Lumen is a lightweight, efficient deep learning inference engine designed to provide high-performance execution across CPU, NVIDIA CUDA, and Apple Metal backends.
- Multi-Backend Support: Seamless execution across CPU (using Accelerate or OpenBLAS), CUDA, and Metal.
- Intelligent Routing: Automatic selection of the optimal hardware backend for each operation based on real-time performance metrics and input size.
- Graph Optimization: Built-in compiler passes for operation fusion and dead code elimination to maximize execution speed.

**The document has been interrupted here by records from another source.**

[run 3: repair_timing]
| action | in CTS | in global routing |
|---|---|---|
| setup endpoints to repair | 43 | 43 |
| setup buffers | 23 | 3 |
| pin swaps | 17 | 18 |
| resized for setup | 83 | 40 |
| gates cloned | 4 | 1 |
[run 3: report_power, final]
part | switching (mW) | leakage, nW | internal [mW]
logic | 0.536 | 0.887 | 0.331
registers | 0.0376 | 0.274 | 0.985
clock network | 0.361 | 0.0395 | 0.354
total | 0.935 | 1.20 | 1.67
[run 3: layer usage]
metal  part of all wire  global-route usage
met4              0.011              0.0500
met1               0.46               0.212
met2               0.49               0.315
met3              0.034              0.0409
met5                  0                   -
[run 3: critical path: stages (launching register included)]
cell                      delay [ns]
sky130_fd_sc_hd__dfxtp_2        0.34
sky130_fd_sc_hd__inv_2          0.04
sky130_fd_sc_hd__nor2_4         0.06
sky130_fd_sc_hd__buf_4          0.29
## src/rtl/bram_rd_streamer_pkg.sv

```systemverilog
// rtl/bram_rd_streamer_pkg.sv - shared FSM state type and parameter legality checks
package bram_rd_streamer_pkg;

   typedef enum logic [1:0] {
      IDLE  = 2'd0,
      ISSUE = 2'd1,
      DRAIN = 2'd2
   } state_t;

   function automatic bit rd_latency_ok(input int rd_latency);
      return (rd_latency == 1) || (rd_latency == 2);
   endfunction

   function automatic bit fifo_depth_ok(input int fifo_depth, input int rd_latency);
      return (fifo_depth >= rd_latency + 1) && ((fifo_depth & (fifo_depth - 1)) == 0);
   endfunction

endpackage

```

## src/rtl/bram_rd_streamer_sync_fifo.sv

```systemverilog
// rtl/bram_rd_streamer_sync_fifo.sv - register FIFO with occupancy count, head word shown combinationally
module sync_fifo #(
   parameter int WIDTH = 8,
   parameter int DEPTH = 4,
   localparam int CNT_W = $clog2(DEPTH + 1),
   localparam int PTR_W = $clog2(DEPTH)
) (
   input  logic             clk,
   input  logic             rstn,
   input  logic             wr_en,
   input  logic [WIDTH-1:0] wr_data,
   input  logic             rd_en,
   output logic [WIDTH-1:0] rd_data,
   output logic             empty,
   output logic [CNT_W-1:0] count
);

   logic [WIDTH-1:0] mem [DEPTH];
   logic [PTR_W-1:0] wr_ptr;
   logic [PTR_W-1:0] rd_ptr;
   logic             do_rd;

   assign empty   = (count == '0);
   assign do_rd   = rd_en && !empty;
   assign rd_data = mem[rd_ptr];

   // Storage is cleared on reset so the head word reads as zero while empty.
   always_ff @(posedge clk or negedge rstn) begin
      if (!rstn) begin
         for (int i = 0; i < DEPTH; i++) begin
            mem[i] <= '0;
         end
         wr_ptr <= '0;
         rd_ptr <= '0;
         count  <= '0;
      end else begin
         if (wr_en) begin
            mem[wr_ptr] <= wr_data;
            wr_ptr      <= wr_ptr + PTR_W'(1);
         end
         if (do_rd) begin
            rd_ptr <= rd_ptr + PTR_W'(1);
         end
         count <= count + CNT_W'(wr_en) - CNT_W'(do_rd);
      end
   end

endmodule

```

## src/rtl/bram_rd_streamer.sv

```systemverilog
// rtl/bram_rd_streamer.sv - streams a burst of BRAM words out through a credit-limited buffer
module bram_rd_streamer
   import bram_rd_streamer_pkg::*;
#(
   parameter int DATA_WIDTH = 64,
   parameter int ADDR_WIDTH = 9,
   parameter int RD_LATENCY = 2,
   parameter int FIFO_DEPTH = 4
) (
   input  logic                  clk,
   input  logic                  rstn,
   input  logic                  start,
   input  logic [ADDR_WIDTH-1:0] base_addr,
   input  logic [ADDR_WIDTH:0]   len,
   output logic                  busy,
   output logic                  done,
   output logic [ADDR_WIDTH-1:0] bram_addr,
   output logic                  bram_en,
   output logic                  bram_regce,
   output logic                  bram_rst,
   input  logic [DATA_WIDTH-1:0] bram_dout,
   output logic [DATA_WIDTH-1:0] m_data,
   output logic                  m_valid,
   input  logic                  m_ready,
   output logic                  m_last
);

   localparam int CNT_W = $clog2(FIFO_DEPTH + 1);

   if (!rd_latency_ok(RD_LATENCY)) begin : g_bad_latency
      $error("RD_LATENCY must be 1 or 2");
   end
   if (!fifo_depth_ok(FIFO_DEPTH, RD_LATENCY)) begin : g_bad_depth
      $error("FIFO_DEPTH must be a power of two and at least RD_LATENCY+1");
   end

   state_t                state;
   state_t                state_nxt;
   logic [ADDR_WIDTH-1:0] base_q;
   logic [ADDR_WIDTH:0]   len_q;
   logic [ADDR_WIDTH:0]   issued;
   logic [ADDR_WIDTH:0]   delivered;
   logic [RD_LATENCY-1:0] vld_sr;
   logic [CNT_W-1:0]      inflight;
   logic [CNT_W-1:0]      fifo_count;
   logic [CNT_W:0]        occupancy;
   logic                  fifo_empty;
   logic                  issue;
   logic                  push;
   logic                  pop;
   logic                  last_word;
   logic                  zero_done;

   assign push       = vld_sr[RD_LATENCY-1];
   assign m_valid    = !fifo_empty;
   assign pop        = m_valid && m_ready;
   assign last_word  = (delivered == len_q - (ADDR_WIDTH + 1)'(1));
   assign m_last     = m_valid && last_word;
   assign busy       = (state != IDLE);
   assign done       = zero_done || ((state == DRAIN) && pop && m_last);
   assign bram_en    = issue;
   assign bram_addr  = base_q + issued[ADDR_WIDTH-1:0];
   assign bram_regce = 1'b1;
   assign bram_rst   = 1'b0;

   always_ff @(posedge clk or negedge rstn) begin
      if (!rstn) begin
         state <= IDLE;
      end else begin
         state <= state_nxt;
      end
   end

   // A pop this cycle frees a slot, so it counts as credit for an issue in the same cycle.
   always_comb begin
      state_nxt = state;
      issue     = 1'b0;
      occupancy = {1'b0, inflight} + {1'b0, fifo_count} - (CNT_W + 1)'(pop);
      unique case (state)
         IDLE: begin
            if (start && (len != '0)) begin
               state_nxt = ISSUE;
            end
         end
         ISSUE: begin
            issue = (issued < len_q) && (occupancy < (CNT_W + 1)'(FIFO_DEPTH));
            if ((issued + (ADDR_WIDTH + 1)'(issue)) == len_q) begin
               state_nxt = DRAIN;
            end
         end
         DRAIN: begin
            if (pop && m_last) begin
               state_nxt = IDLE;
            end
         end
         default: state_nxt = IDLE;
      endcase
   end

   always_ff @(posedge clk or negedge rstn) begin
      if (!rstn) begin
         base_q    <= '0;
         len_q     <= '0;
         issued    <= '0;
         delivered <= '0;
         inflight  <= '0;
         zero_done <= 1'b0;
      end else begin
         zero_done <= (state == IDLE) && start && (len == '0);
         if ((state == IDLE) && start) begin
            base_q    <= base_addr;
            len_q     <= len;
            issued    <= '0;
            delivered <= '0;
         end else begin
            if (issue) begin
               issued <= issued + (ADDR_WIDTH + 1)'(1);
            end
            if (pop) begin
               delivered <= delivered + (ADDR_WIDTH + 1)'(1);
            end
         end
         inflight <= inflight + CNT_W'(issue) - CNT_W'(push);
      end
   end

   // Each tag reaches the last stage in the cycle its BRAM word is on bram_dout.
   if (RD_LATENCY == 1) begin : g_lat1
      always_ff @(posedge clk or negedge rstn) begin
         if (!rstn) begin
            vld_sr <= '0;
         end else begin
            vld_sr <= issue;
         end
      end
   end else begin : g_latn
      always_ff @(posedge clk or negedge rstn) begin
         if (!rstn) begin
            vld_sr <= '0;
         end else begin
            vld_sr <= {vld_sr[RD_LATENCY-2:0], issue};
         end
      end
   end

   sync_fifo #(
      .WIDTH (DATA_WIDTH),
      .DEPTH (FIFO_DEPTH)
   ) u_fifo (
      .clk     (clk),
      .rstn    (rstn),
      .wr_en   (push),
      .wr_data (bram_dout),
      .rd_en   (pop),
      .rd_data (m_data),
      .empty   (fifo_empty),
      .count   (fifo_count)
   );

endmodule

```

- Memory Efficiency: An advanced memory planner that reduces peak memory usage through tensor liveness analysis and buffer reuse.

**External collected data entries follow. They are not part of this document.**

`config.mk`:
```
export PLATFORM = sky130hd
export DESIGN_NAME = clock_set_ctrl
export DESIGN_NICKNAME = d
export VERILOG_FILES = /design/src/rtl/clock_pkg.sv /design/src/rtl/btn_debounce.sv /design/src/rtl/clock_set_ctrl.sv
export SDC_FILE = /design/constraint.sdc
export NUM_CORES = 1
export LEC_CHECK = 0
export CAP_MARGIN = 20
export CORE_ASPECT_RATIO = 0.6
export CORE_UTILIZATION = 58
export CTS_CLUSTER_DIAMETER = 100
export DETAILED_ROUTE_END_ITERATION = 8
export PLACE_DENSITY = 0.8
export SLEW_MARGIN = 20
export SYNTH_ARGS = -nofsm -noshare
export SYNTH_HDL_FRONTEND = slang
export SYNTH_HIERARCHICAL = 1
export SYNTH_SLANG_ARGS = --single-unit
export TNS_END_PERCENT = 100
```
`constraint.sdc`:
```
create_clock -name clk -period 3.6 [get_ports clk]
set_clock_uncertainty 0.1 [all_clocks]
set_input_delay 0.72 -clock clk [delete_from_list [all_inputs] [get_ports clk]]
set_output_delay 0.72 -clock clk [all_outputs]
set_load 0.01 [all_outputs]
```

- ONNX Support: Native importer for loading and executing ONNX models directly.
- Python Integration: A high-level Python API with zero-copy NumPy integration for ease of use.
Lumen's architecture is divided into three primary layers:
- Core Layer: Foundational components for memory pooling, buffer management, and cross-backend synchronization.
- Graph Layer: A middle-tier Graph IR that handles shape inference, optimization, and compilation into an executable plan.
- Backend Layer: Specialized implementations for different hardware, providing high-performance kernels for various neural network operations.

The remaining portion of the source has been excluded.